Which brings me to Newt Gingrich. Gingrich, as everyone is aware, constantly touts his own brilliance, describing himself as having a world-shaking mind, as having written the most important statement of this or that "since Lincoln's Inaugural Address," as being a fount of important ideas. In short, he presents himself as a know-it-all smartypants braggart, which is, if the writers of Bones are correct, just the way professors are viewed by the seventy percent of adult Americans who do not have a college degree. Like Dr. Temperance Brennan, he seems genuinely not to understand how ridiculous this makes him look, and like her, his self-promotion probably stems from a very deeply rooted insecurity. The basic difference between him and the television character is that she is, or is represented in the show to be, genuinely brilliant in her field, whereas Gingrich, as I now know from having read his doctoral dissertation, has a rather pedestrian and mediocre mind by the standards of the Academy. His insecurity is honestly come by, if I may put it that way.

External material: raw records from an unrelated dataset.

==> src/rtl/bus_seq_halt.sv <==
module bus_seq_halt (
  input  logic       clk,
  input  logic       rst_n,
  input  logic       pf_req_i,
  input  logic       ex_req_i,
  input  logic       halt_i,
  input  logic       hold_i,
  output logic [4:0] tstate_o,
  output logic       halt_ack_o,
  output logic       hlda_o,
  output logic       float_o
);

  logic st0, st1, st2, st3, st4;
  logic lone;
  logic armed;
  logic granted, acked;

  logic busy_front, free, halt_nh, start, inject;

  assign busy_front = st0 | (st1 & ~lone);
  assign free       = ~busy_front & ~st2 & ~st3;
  assign halt_nh    = halt_i & ~hold_i & ~granted & ~busy_front;
  assign start      = free & ~granted & ~hold_i & (ex_req_i | (pf_req_i & ~halt_i));
  assign inject     = halt_nh & armed & free & ~start;

  always_ff @(posedge clk or negedge rst_n) begin
    if (!rst_n) begin
      st0 <= 1'b0; st1 <= 1'b0; st2 <= 1'b0; st3 <= 1'b0; st4 <= 1'b0;
      lone <= 1'b0;
    end else begin
      st0  <= start;
      st1  <= st0 | inject;
      lone <= inject;
      st2  <= st1 & ~lone;
      st3  <= st2;
      st4  <= st3;
    end
  end

  always_ff @(posedge clk or negedge rst_n) begin
    if (!rst_n)                armed <= 1'b1;
    else if (!halt_i || granted) armed <= 1'b1;
    else if (inject)           armed <= 1'b0;
  end

  always_ff @(posedge clk or negedge rst_n) begin
    if (!rst_n) begin
      granted <= 1'b0;
      acked   <= 1'b0;
    end else begin
      granted <= hold_i & (granted | free);
      acked   <= hold_i & granted;
    end
  end

  assign tstate_o   = {st4, st3, st2, st1, st0};
  assign halt_ack_o = st1 & lone;
  assign hlda_o     = acked;
  assign float_o    = granted;

endmodule

==> config.mk <==
export PLATFORM = sky130hd
export DESIGN_NAME = bus_seq_halt
export DESIGN_NICKNAME = d
export VERILOG_FILES = /design/src/rtl/bus_seq_halt.sv
export SDC_FILE = /design/constraint.sdc
export NUM_CORES = 1
export LEC_CHECK = 0
export BUFFER_PORTS_ARGS = -buffer_cell sky130_fd_sc_hd__buf_2
export CAP_MARGIN = 30
export CORE_AREA = 2 2 39 41
export CTS_BUF_LIST = sky130_fd_sc_hd__clkbuf_8
export DETAILED_ROUTE_END_ITERATION = 8
export DIE_AREA = 0 0 41 43
export GPL_TIMING_DRIVEN = 1
export PLACE_DENSITY_LB_ADDON = 0.3
export SYNTH_ARGS = -nofsm -noshare
export SYNTH_HDL_FRONTEND = slang
export SYNTH_SLANG_ARGS = --single-unit
==> constraint.sdc <==
create_clock -name clk -period 2.3 [get_ports clk]
set_input_delay 0 -clock clk [delete_from_list [all_inputs] [get_ports clk]]
set_output_delay 0 -clock clk [all_outputs]
set_load 0.03 [all_outputs]
* Yosys cells after proc, flatten, opt, wreduce, memory -nomap -nowiden
Index checks and enable logic that the tools add are counted.
** Word-level totals
- Bits in registers :: 9
- Input bits :: 6
- Output and inout bits :: 8
** Operators by class
- Multiplexer cells :: 2
- Bitwise operators :: 28
- Reductions and logical operators :: 3
** Operators with widths (number)
- 1-bit AND :: 16
- 1-bit NOT :: 8
- 1-bit OR :: 4
- 1-bit 2-to-1 mux :: 2
- 2-bit nonzero test :: 1
- 1-bit zero test :: 1
- 1-bit logical OR :: 1

* Longest topological paths before layout
- Depth in word-level cells :: 13
- Depth in mapped cells :: 3
- Mapped depth without buffers :: 3

* Worst setup path before layout
OpenSTA, ideal clock, no wires.
- Path kind :: reg-to-reg
- Start point :: register st2
- End point :: register st1
- Library setup time :: 92 ps
- Arrival :: 1451 ps
- Setup slack :: 757 ps
- Cell stages (with the launch flop) :: 4
- Path buffers :: 0
- Path through :: dfrtp_1 > or3_4 > or4_4 > o31ai_2
** Between the ends
- Cells in the longest elaborated chain, start to end :: 9
** Ends and longest elaborated chain
- start, declared :: line 14 : logic st0, st1, st2, st3, st4;
- start signal, assigned :: line 35 : st2 <= st1 & ~lone;
- 1-bit NOT (*) :: line 22 : assign free = ~busy_front & ~st2 & ~st3;
- 1-bit AND (*) (2 in a row) :: line 22
- 1-bit AND (3 in a row) :: line 24 : assign start = free & ~granted & ~hold_i & (ex_req_i | (pf_req_i & ~halt_i));
- 1-bit NOT :: line 25 : assign inject = halt_nh & armed & free & ~start;
- 1-bit AND (*) :: line 25
- 1-bit OR (*) :: line 33 : st1 <= st0 | inject;
- end signal, assigned :: line 33
- end, declared :: line 14
Mark *: on every way between the ends. The rest lies on a longest branch, timed or not.
A chain may end at the register's enable or synchronous reset.

* Worst setup path in the final report
Same ends and word-level chain as after synthesis.

==> key figures <==
Cells and area
  – Layout area overhead: 32.7%
  – Layout cells sized above 1: 42.6%
  – Area of the multi-input gates: 104 sq um
  – Nets@finish: 54
  – Ant diodes: 0
  – Filler instances: 148
  – Finished layout cell area: 498 sq um
  – Storage element area: 226 sq um

Die
  – Core Region: 1380 sq um
  – Initial core utilization: 27.1%
  – Die Area: 1760 sq um
  – Die Y: 43 um
  – Die Wd: approximately 40 um
  – # rows: 14
  – Io pins: 14

Logic synthesis
  – Post-Syn Area: 375 sq um
  – Top cell type by total area after synthesis: dfrtp_1
  – Synthesized Nets: 38
  – Top_reg_cell synth: dfrtp_1
  – Yosys reg bits: 9
  – Post-synth EDFFs: 0
  – Most common cell in the netlist: dfrtp_1
  – Commonest cells post-synth: 8 x dfrtp_1, 5 x buf_4, 4 x nor2_1
  – Mapped Cells: 32
  – Share of the synthesized area in the top cell type: a little over half
  – Netlist cell types: 16
  – Seq/Total Area, Yosys: 60.3%
  – Top post-synthesis cells by area: dfrtp_1 53%, buf_4 10%, dfstp_2 7.0%, nor2_1 4.0%, and2_1 3.3%
  – Syn avg cell area: ~12 sq um
  – Number of synthesis warnings: 0
  – Ys async rst share: 100%

Pwr
  – Sw frac: 34.6%
  – Pint: 386 uW
  – Clock power frac: 29.6%
  – P_sw: 204 uW
  – PwrDens: 1180 nW/um^2
  – Sequential power share: 37.6%
  – Gate power share: 32.8%
  – Max IR drop VDD: just under 0.7 mV
  – Leak pwr: about 0.00026 uW

Routing
  – Drt drc: 0
  – Total number of vias: 259
  – Drt pass-1 iters: 2
  – Initial DRC count: 2
  – Post-route ant nets: 0
  – Number of vias per cell: 4.11
  – WL per Instance: 9.98 um
  – Drt total wl: roughly 630 um

Min path
  – Hold crit path type: in2reg

Setup path
  – Reg-to-reg startpoint: st2
  – Worst-path maximum fanout: 3
  – Reg2reg path depth: 3
  – Worst setup path endpoint: st1
  – Critical Path RT: 2440 ps
  – Critical path origin: st2
  – CP Class: reg2reg
  – WP data arrival: between 1500 and 2000 ps
  – Endpoint class of the critical path: flop
  – Worst Setup Start Kind: flop
  – Reg-to-reg slack, setup: 720 ps
  – RR Endpoint: st1

Placement
  – DP Area: 423 sq um
  – Buffers on Ports: 13
  – Gpl congestion: 0.696

Timing
  – Final hold violation count: 0
  – Crit path time final: 1580 ps
  – Final setup fails: 0
  – Max Freq: around 630 MHz
  – Hold Worst Slack: 25.3 ps
  – Max Slew Vio Count: 0
  – Post-route setup TNS: 0 ps
  – Final period util: 68.7%
  – Clock skew: 1.77 ps
  – Least-Margin Pin Slew: between 200 and 300 ps
  – RSZ-0062 raised after global routing: false
  – Rel. slew slack: between 80% and 90%

Clocking
  – CTS H-Tree Depth: 1
  – Root Driver: clkbuf_8
  – Clock Path Buffers: 2
  – CTS clk-pin slew, worst paths: around 40 ps
  – Clk sink count: 9
  – Post CTS Setup Buffer Count: 0
  – CTS Buf Count: 3
  – Worst skew pair latency: ~230 ps
  – CTS tree: built

Global routing
  – Antenna violations before repair: 0
  – Largest net degree at the start of global routing: 10
  – Tot GR Track Use: roughly a tenth
  – First-pass GRT wire length: 1020 um
  – Vias in the first global route: 246
  – Global route total overflow: 0

Job
  – MaxCap Viol Count: 0

Status
  – Status: completed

It is beginning to look as though Gingrich may actually win the Republican nomination for the Presidency this year, thanks to Mitt Romney's inability to win over much more than a quarter of the Republican electorate. If that does come to pass, we shall have another eleven months of Newt to kick around. Now, people don't like know-it-all smartypants, and Gingrich seems genuinely incapable of concealing that facet of his personality, or even of realizing the prudence of concealing it. If he does indeed secure the nomination, I think there will be a small voice deep inside him that tells him he has pulled off a vast scam, and his inability to heed that voice will push him to ever more grandiose self-descriptions. The contrast with Barack Obama, who really is very smart [though not, I think, in the league of Quine, Bowles, or Chomsky] and yet is quite modest about his intellectual attainments, should make for some riveting viewing.
There is such pleasure gained from reading a well constructed essay like this.
ReplyDeleteThere is also pleasure in having related observations condensed into one sentence. Paul Krugman: "Gingrich Is what stupid people think a smart person sounds like".
And, speaking of clever people and compact expression: can we get these people to stop comparing themselves to Churchill?
I think Temperance Brennan's arrogance is regarded as extremely eccentric even among the "squints" she works with.
ReplyDeleteI'd like to say in passing that a much more attractive characteristic of Bones is her unapologetic atheism. She's not the first atheist on television, but she's one of the few who isn't a foil for some pro-religion message.